The genome size estimates based on raw reads are done by fitting a model to kmer spectra (for instance Genomescope). The kmer spectra built from long reads are really messy due to the high error rate of long reads. That makes fitting of a model quite difficult. These methods assume small error rates. If the error rate is as high as 0.1 (which is normal for long reads), then the probability of having one kmer of 23 bases correct is ~8%. Meaning that if the coverage is 100x, just ~8x of homozygous kmers would be the real genomic kmers and it's very likely that kmer peaks of the sequencing errors, heterozygous kmers and homozygous kmers will just blend into one.

I can imagine, that if your coverage would crazy high (like 600x or more) the kmer spectra could separate errors and genomic kmers. You could also try to decrease kmer size to increase the proportion of correct kmers.

Another option would be to use a trick that they used to generate solid kmers for genome assembly using generalized de brujin graph using noisy reads. Maybe it would be better to take a look on the newer version of the assembler, that is called Flye.

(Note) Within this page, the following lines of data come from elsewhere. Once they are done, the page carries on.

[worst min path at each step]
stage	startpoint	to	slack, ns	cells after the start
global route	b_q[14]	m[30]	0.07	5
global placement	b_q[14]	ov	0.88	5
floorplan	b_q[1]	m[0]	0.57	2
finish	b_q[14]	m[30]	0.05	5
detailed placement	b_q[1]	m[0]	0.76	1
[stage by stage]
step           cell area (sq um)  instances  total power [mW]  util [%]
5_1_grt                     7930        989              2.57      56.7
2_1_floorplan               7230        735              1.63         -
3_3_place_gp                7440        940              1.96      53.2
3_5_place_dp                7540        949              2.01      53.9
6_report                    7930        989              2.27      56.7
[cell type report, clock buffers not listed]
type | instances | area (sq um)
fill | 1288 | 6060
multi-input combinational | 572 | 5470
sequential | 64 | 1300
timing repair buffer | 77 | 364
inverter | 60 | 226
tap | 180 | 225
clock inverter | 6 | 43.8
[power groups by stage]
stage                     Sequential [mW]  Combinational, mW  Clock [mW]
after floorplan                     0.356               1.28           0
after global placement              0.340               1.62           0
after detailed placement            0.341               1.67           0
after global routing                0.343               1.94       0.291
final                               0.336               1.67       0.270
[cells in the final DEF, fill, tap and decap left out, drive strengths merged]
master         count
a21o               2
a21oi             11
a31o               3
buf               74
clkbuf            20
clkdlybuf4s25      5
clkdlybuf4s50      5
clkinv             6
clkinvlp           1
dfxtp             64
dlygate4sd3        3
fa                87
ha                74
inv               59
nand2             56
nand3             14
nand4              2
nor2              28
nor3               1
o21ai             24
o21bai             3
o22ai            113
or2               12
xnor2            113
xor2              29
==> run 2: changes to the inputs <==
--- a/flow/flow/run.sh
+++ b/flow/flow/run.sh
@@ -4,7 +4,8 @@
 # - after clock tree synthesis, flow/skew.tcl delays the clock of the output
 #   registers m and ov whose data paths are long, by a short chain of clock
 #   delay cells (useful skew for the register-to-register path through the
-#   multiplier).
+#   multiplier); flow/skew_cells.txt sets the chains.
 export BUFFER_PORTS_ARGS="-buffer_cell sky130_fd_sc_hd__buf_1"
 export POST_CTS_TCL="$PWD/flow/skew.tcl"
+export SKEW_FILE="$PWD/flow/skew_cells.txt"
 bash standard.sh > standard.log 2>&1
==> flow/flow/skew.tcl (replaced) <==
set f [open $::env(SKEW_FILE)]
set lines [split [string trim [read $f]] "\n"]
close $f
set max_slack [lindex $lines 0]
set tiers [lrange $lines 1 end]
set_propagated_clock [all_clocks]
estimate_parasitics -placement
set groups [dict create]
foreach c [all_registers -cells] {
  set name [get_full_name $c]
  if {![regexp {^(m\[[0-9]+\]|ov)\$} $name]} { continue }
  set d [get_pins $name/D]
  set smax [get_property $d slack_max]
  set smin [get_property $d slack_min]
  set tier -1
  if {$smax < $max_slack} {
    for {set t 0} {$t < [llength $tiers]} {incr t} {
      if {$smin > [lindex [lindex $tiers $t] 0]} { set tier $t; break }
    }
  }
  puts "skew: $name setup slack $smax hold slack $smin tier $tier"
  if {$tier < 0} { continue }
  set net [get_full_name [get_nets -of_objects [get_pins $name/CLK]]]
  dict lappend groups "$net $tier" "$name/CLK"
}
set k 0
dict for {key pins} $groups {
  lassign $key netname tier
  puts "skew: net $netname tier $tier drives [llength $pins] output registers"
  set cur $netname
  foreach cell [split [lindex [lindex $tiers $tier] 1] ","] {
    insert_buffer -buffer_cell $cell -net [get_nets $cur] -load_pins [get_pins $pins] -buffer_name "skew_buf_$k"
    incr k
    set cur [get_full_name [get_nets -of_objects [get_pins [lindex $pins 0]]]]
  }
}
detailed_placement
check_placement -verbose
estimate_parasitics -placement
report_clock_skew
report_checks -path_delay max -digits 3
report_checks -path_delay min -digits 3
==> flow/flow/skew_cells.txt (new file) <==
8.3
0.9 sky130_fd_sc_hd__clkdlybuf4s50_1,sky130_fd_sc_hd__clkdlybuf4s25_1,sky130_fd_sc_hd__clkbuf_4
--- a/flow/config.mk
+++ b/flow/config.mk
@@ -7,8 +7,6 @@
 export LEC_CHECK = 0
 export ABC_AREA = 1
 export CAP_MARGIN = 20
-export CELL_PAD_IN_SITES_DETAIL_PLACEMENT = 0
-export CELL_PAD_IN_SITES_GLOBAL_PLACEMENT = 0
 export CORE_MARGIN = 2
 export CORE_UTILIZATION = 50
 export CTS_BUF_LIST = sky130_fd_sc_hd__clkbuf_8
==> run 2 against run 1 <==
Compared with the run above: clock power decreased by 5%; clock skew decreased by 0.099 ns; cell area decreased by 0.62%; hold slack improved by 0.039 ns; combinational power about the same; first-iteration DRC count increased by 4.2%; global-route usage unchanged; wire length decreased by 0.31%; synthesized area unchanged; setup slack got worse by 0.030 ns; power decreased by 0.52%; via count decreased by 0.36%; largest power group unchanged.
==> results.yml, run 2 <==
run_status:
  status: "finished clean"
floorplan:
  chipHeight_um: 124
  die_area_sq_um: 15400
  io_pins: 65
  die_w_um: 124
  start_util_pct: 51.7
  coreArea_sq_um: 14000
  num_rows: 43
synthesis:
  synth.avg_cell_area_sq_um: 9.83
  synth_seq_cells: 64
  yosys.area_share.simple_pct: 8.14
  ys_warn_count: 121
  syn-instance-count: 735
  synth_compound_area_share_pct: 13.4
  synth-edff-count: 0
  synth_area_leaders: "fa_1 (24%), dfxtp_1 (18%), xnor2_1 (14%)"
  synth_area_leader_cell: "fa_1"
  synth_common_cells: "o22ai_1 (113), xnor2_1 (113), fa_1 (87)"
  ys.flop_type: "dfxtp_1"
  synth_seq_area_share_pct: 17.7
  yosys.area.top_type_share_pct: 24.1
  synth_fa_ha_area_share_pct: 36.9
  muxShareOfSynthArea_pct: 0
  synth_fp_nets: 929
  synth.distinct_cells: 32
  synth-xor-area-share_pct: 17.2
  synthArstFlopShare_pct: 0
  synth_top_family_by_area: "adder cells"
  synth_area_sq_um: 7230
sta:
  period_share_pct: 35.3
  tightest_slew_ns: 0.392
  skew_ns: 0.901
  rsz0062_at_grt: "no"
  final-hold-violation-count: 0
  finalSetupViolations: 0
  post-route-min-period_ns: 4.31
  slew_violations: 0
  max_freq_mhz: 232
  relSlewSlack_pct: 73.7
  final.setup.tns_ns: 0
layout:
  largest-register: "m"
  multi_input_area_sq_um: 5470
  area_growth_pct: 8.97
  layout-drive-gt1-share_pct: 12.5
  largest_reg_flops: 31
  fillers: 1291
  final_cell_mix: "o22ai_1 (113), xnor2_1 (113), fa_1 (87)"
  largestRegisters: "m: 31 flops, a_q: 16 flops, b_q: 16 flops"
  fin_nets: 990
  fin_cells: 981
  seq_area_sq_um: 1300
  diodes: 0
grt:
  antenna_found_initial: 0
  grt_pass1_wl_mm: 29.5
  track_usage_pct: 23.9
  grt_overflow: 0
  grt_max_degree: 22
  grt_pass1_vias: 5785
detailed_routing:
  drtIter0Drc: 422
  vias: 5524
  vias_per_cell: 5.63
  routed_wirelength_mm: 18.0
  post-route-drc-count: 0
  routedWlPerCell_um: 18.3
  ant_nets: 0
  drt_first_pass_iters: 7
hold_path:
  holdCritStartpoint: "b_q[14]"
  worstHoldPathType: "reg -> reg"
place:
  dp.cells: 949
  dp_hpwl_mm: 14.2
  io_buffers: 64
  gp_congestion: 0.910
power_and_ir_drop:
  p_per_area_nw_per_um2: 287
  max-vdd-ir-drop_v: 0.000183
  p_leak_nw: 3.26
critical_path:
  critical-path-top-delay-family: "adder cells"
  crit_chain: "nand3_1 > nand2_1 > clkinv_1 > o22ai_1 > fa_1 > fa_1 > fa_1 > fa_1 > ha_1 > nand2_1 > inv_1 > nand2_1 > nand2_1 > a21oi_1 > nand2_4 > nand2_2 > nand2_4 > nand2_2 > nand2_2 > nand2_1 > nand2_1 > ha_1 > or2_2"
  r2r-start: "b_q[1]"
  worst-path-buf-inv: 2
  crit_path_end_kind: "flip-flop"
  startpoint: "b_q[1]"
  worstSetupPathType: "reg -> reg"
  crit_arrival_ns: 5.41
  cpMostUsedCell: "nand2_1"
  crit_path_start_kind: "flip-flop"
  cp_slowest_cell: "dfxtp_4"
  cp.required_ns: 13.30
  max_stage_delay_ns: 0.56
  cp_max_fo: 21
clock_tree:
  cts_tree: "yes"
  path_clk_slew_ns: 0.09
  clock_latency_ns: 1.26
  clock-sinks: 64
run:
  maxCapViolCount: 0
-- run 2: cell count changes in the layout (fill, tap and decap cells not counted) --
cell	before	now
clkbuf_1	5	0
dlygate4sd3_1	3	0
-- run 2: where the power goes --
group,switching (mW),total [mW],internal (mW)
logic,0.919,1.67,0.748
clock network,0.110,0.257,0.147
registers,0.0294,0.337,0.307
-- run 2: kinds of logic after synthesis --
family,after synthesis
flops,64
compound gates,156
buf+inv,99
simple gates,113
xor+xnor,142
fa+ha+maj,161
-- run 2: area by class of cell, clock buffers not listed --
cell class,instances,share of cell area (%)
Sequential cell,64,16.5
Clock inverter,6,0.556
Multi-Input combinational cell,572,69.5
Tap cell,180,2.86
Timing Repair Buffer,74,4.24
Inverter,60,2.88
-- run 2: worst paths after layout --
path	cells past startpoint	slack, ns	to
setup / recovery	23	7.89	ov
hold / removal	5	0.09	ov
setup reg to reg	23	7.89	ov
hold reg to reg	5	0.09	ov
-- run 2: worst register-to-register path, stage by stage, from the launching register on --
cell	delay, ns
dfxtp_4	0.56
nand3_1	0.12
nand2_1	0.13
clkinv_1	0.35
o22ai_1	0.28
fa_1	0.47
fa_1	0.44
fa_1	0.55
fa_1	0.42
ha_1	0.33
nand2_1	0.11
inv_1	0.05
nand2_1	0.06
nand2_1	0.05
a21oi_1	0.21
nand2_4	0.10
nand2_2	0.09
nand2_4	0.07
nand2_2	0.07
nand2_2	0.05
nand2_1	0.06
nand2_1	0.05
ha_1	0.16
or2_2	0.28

But to be honest, I think for a long reads, a genome assembly is much more reliable way how to predict a genome size than any of the kmer tricks. I would simply assemble the genome, remap back reads, check the uniformity of coverage and conclude the genome size out it.

-- edit --

I tried to find some comprehensive evaluation of the assembly sizes compared to genome sizes, but I could not, so I just checked two examples, one big, one small and they both match quite well. Ammopiptanthus nanus was assembled to 823.74 Mb while kmer estimate was 889 Mb (ref). Plasmodium falciparum was assembled to 23.5 Mb while the original genome size estimate is 22.8 Mb. I know it's just two, but there is also a good reason to think that the genome size will be reasonable, feel free to add here more examples.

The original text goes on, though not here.